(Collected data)
`src/hw/rtl/sle_pkg.sv`:
```
// Shared types and codes for the sorted list engine.
// Holds the request and result payloads and the control word passed along the cell chain.
// No dependencies.
package sle_pkg;

  localparam logic [1:0] OP_INSERT = 2'd0;
  localparam logic [1:0] OP_REMOVE = 2'd1;
  localparam logic [1:0] OP_SEARCH = 2'd2;
  localparam logic [1:0] OP_NOP    = 2'd3;

  localparam logic [1:0] ST_OK       = 2'd0;
  localparam logic [1:0] ST_FULL     = 2'd1;
  localparam logic [1:0] ST_NOTFOUND = 2'd2;

  localparam int VALUE_FIELD_W = 32;
  localparam int POSITION_W    = 4;
  localparam int COUNT_W       = 5;

  typedef struct packed {
    logic [1:0]                      opcode;
    logic signed [VALUE_FIELD_W-1:0] value;
  } in_t;

  typedef struct packed {
    logic [1:0]            status;
    logic                  found;
    logic [POSITION_W-1:0] position;
    logic [COUNT_W-1:0]    entry_count;
  } out_t;

  typedef struct packed {
    logic       active;
    logic [1:0] op;
    logic       full;
    logic       hit;
  } wave_ctl_t;

endpackage

```
`src/hw/rtl/sle_cell.sv`:
```
// One cell of the sorted list chain: holds one entry and passes the request wave on.
// Depends on sle_pkg for the control word and opcodes.
// Instantiated by sorted_list_engine_top.
module sle_cell #(
  parameter int VALUE_WIDTH = 32,
  parameter int DEPTH       = 16,
  parameter int IDX         = 0
) (
  input  logic                                clk,
  input  logic                                rst_n,
  input  logic [$clog2(DEPTH+1)-1:0]          count_i,
  input  sle_pkg::wave_ctl_t                  ctl_i,
  input  logic signed [VALUE_WIDTH-1:0]       key_i,
  input  logic signed [VALUE_WIDTH-1:0]       carry_i,
  input  logic [$clog2(DEPTH)-1:0]            pos_i,
  input  logic signed [VALUE_WIDTH-1:0]       next_entry_i,
  output logic signed [VALUE_WIDTH-1:0]       entry_o,
  output sle_pkg::wave_ctl_t                  ctl_o,
  output logic signed [VALUE_WIDTH-1:0]       key_o,
  output logic signed [VALUE_WIDTH-1:0]       carry_o,
  output logic [$clog2(DEPTH)-1:0]            pos_o
);
  import sle_pkg::*;

  localparam int CW = $clog2(DEPTH + 1);
  localparam int IW = $clog2(DEPTH);
  localparam logic [CW-1:0] IDX_C = CW'(IDX);
  localparam logic [IW-1:0] IDX_P = IW'(IDX);

  logic signed [VALUE_WIDTH-1:0] entry_r, entry_nxt;
  logic signed [VALUE_WIDTH-1:0] key_r, carry_r, carry_nxt;
  logic [IW-1:0]                 pos_r, pos_nxt;
  wave_ctl_t                     ctl_r, ctl_nxt;

  logic valid;
  logic in_reach;
  logic is_insert;
  logic is_lookup;
  logic take_ins;
  logic match;

  always_comb begin
    valid     = IDX_C < count_i;
    in_reach  = IDX_C <= count_i;
    is_insert = ctl_i.active && (ctl_i.op == OP_INSERT) && !ctl_i.full;
    is_lookup = ctl_i.active && ((ctl_i.op == OP_REMOVE) || (ctl_i.op == OP_SEARCH));
    take_ins  = is_insert && in_reach && (ctl_i.hit || !valid || (entry_r >= key_i));
    match     = is_lookup && valid && !ctl_i.hit && (entry_r == key_i);

    entry_nxt = entry_r;
    carry_nxt = carry_i;
    pos_nxt   = pos_i;
    ctl_nxt   = ctl_i;

    if (take_ins) begin
      entry_nxt   = carry_i;
      carry_nxt   = entry_r;
      ctl_nxt.hit = 1'b1;
      if (!ctl_i.hit) begin
        pos_nxt = IDX_P;
      end
    end

    if (match) begin
      ctl_nxt.hit = 1'b1;
      pos_nxt     = IDX_P;
    end

    if (is_lookup && (ctl_i.op == OP_REMOVE) && valid && (ctl_i.hit || match)) begin
      entry_nxt = next_entry_i;
    end
  end

  always_ff @(posedge clk) begin
    if (!rst_n) begin
      ctl_r <= '0;
    end else begin
      ctl_r <= ctl_nxt;
    end
    entry_r <= entry_nxt;
    key_r   <= key_i;
    carry_r <= carry_nxt;
    pos_r   <= pos_nxt;
  end

  assign entry_o = entry_r;
  assign ctl_o   = ctl_r;
  assign key_o   = key_r;
  assign carry_o = carry_r;
  assign pos_o   = pos_r;

endmodule

```
`src/hw/rtl/sorted_list_engine_top.sv`:
```
// Top level of the sorted list engine: request intake, cell chain, result register.
// Depends on sle_pkg and sle_cell.
// Each request travels the cell chain as a wave, one cell per clock.
//
// The engine keeps up to DEPTH signed values in ascending order and serves insert,
// remove-first-equal and search requests one at a time. A request travels the row of
// DEPTH cells one cell per clock, then the result register. in_ready returns high
// in the cycle after the result is formed if the output register is free; else the
// result waits in a hold register and in_ready stays low until it moves on. The
// result register lets a new request start while the last result waits on out_ready.
module sorted_list_engine_top #(
  parameter int DEPTH       = 16,
  parameter int VALUE_WIDTH = 32
) (
  input  logic          clk,
  input  logic          rst_n,
  input  logic          in_valid,
  output logic          in_ready,
  input  sle_pkg::in_t  in_data,
  output logic          out_valid,
  input  logic          out_ready,
  output sle_pkg::out_t out_data
);
  import sle_pkg::*;

  localparam int CW = $clog2(DEPTH + 1);
  localparam int IW = $clog2(DEPTH);
  localparam logic [CW-1:0] DEPTH_C = CW'(DEPTH);
  localparam logic [CW-1:0] ONE_C   = CW'(1);

  wave_ctl_t                     ctl_w   [DEPTH+1];
  logic signed [VALUE_WIDTH-1:0] key_w   [DEPTH+1];
  logic signed [VALUE_WIDTH-1:0] carry_w [DEPTH+1];
  logic [IW-1:0]                 pos_w   [DEPTH+1];
  logic signed [VALUE_WIDTH-1:0] entry_w [DEPTH+1];

  logic [CW-1:0] count_r, count_nxt;
  logic          busy_r;
  logic          hold_valid_r;
  out_t          hold_r;
  logic          out_valid_r;
  out_t          out_r;

  logic      accept;
  logic      done;
  logic      out_free;
  wave_ctl_t last;
  out_t      res;

  assign in_ready = !busy_r && !hold_valid_r;
  assign accept   = in_valid && in_ready;

  always_comb begin
    ctl_w[0].active = accept;
    ctl_w[0].op     = in_data.opcode;
    ctl_w[0].full   = count_r == DEPTH_C;
    ctl_w[0].hit    = 1'b0;
    key_w[0]        = VALUE_WIDTH'(in_data.value);
    carry_w[0]      = VALUE_WIDTH'(in_data.value);
    pos_w[0]        = '0;
    entry_w[DEPTH]  = '0;
  end

  for (genvar i = 0; i < DEPTH; i++) begin : g_cell
    sle_cell #(
      .VALUE_WIDTH(VALUE_WIDTH),
      .DEPTH      (DEPTH),
      .IDX        (i)
    ) u_cell (
      .clk         (clk),
      .rst_n       (rst_n),
      .count_i     (count_r),
      .ctl_i       (ctl_w[i]),
      .key_i       (key_w[i]),
      .carry_i     (carry_w[i]),
      .pos_i       (pos_w[i]),
      .next_entry_i(entry_w[i+1]),
      .entry_o     (entry_w[i]),
      .ctl_o       (ctl_w[i+1]),
      .key_o       (key_w[i+1]),
      .carry_o     (carry_w[i+1]),
      .pos_o       (pos_w[i+1])
    );
  end

  always_comb begin
    last      = ctl_w[DEPTH];
    done      = last.active;
    count_nxt = count_r;
    res       = '0;
    unique case (last.op)
      OP_INSERT: begin
        if (last.full) begin
          res.status = ST_FULL;
        end else begin
          res.status   = ST_OK;
          res.position = POSITION_W'(pos_w[DEPTH]);
          count_nxt    = count_r + ONE_C;
        end
      end
      OP_REMOVE, OP_SEARCH: begin
        if (last.hit) begin
          res.status   = ST_OK;
          res.found    = 1'b1;
          res.position = POSITION_W'(pos_w[DEPTH]);
          if (last.op == OP_REMOVE) begin
            count_nxt = count_r - ONE_C;
          end
        end else begin
          res.status = ST_NOTFOUND;
        end
      end
      default: begin
        res.status = ST_OK;
      end
    endcase
    res.entry_count = COUNT_W'(count_nxt);
    out_free        = !out_valid_r || out_ready;
  end

  always_ff @(posedge clk) begin
    if (!rst_n) begin
      count_r      <= '0;
      busy_r       <= 1'b0;
      hold_valid_r <= 1'b0;
      out_valid_r  <= 1'b0;
    end else begin
      if (accept) begin
        busy_r <= 1'b1;
      end
      if (done) begin
        busy_r  <= 1'b0;
        count_r <= count_nxt;
        if (out_free) begin
          out_valid_r <= 1'b1;
        end else begin
          hold_valid_r <= 1'b1;
        end
      end else if (hold_valid_r && out_free) begin
        out_valid_r  <= 1'b1;
        hold_valid_r <= 1'b0;
      end else if (out_ready) begin
        out_valid_r <= 1'b0;
      end
    end
    if (done) begin
      if (out_free) begin
        out_r <= res;
      end else begin
        hold_r <= res;
      end
    end else if (hold_valid_r && out_free) begin
      out_r <= hold_r;
    end
  end

  assign out_valid = out_valid_r;
  assign out_data  = out_r;

endmodule
```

▶ _Activity_
Scan the records above and tell how many lines include the word "parameter"; the number is all that should be written.

▶ _Solution for this exercise_
5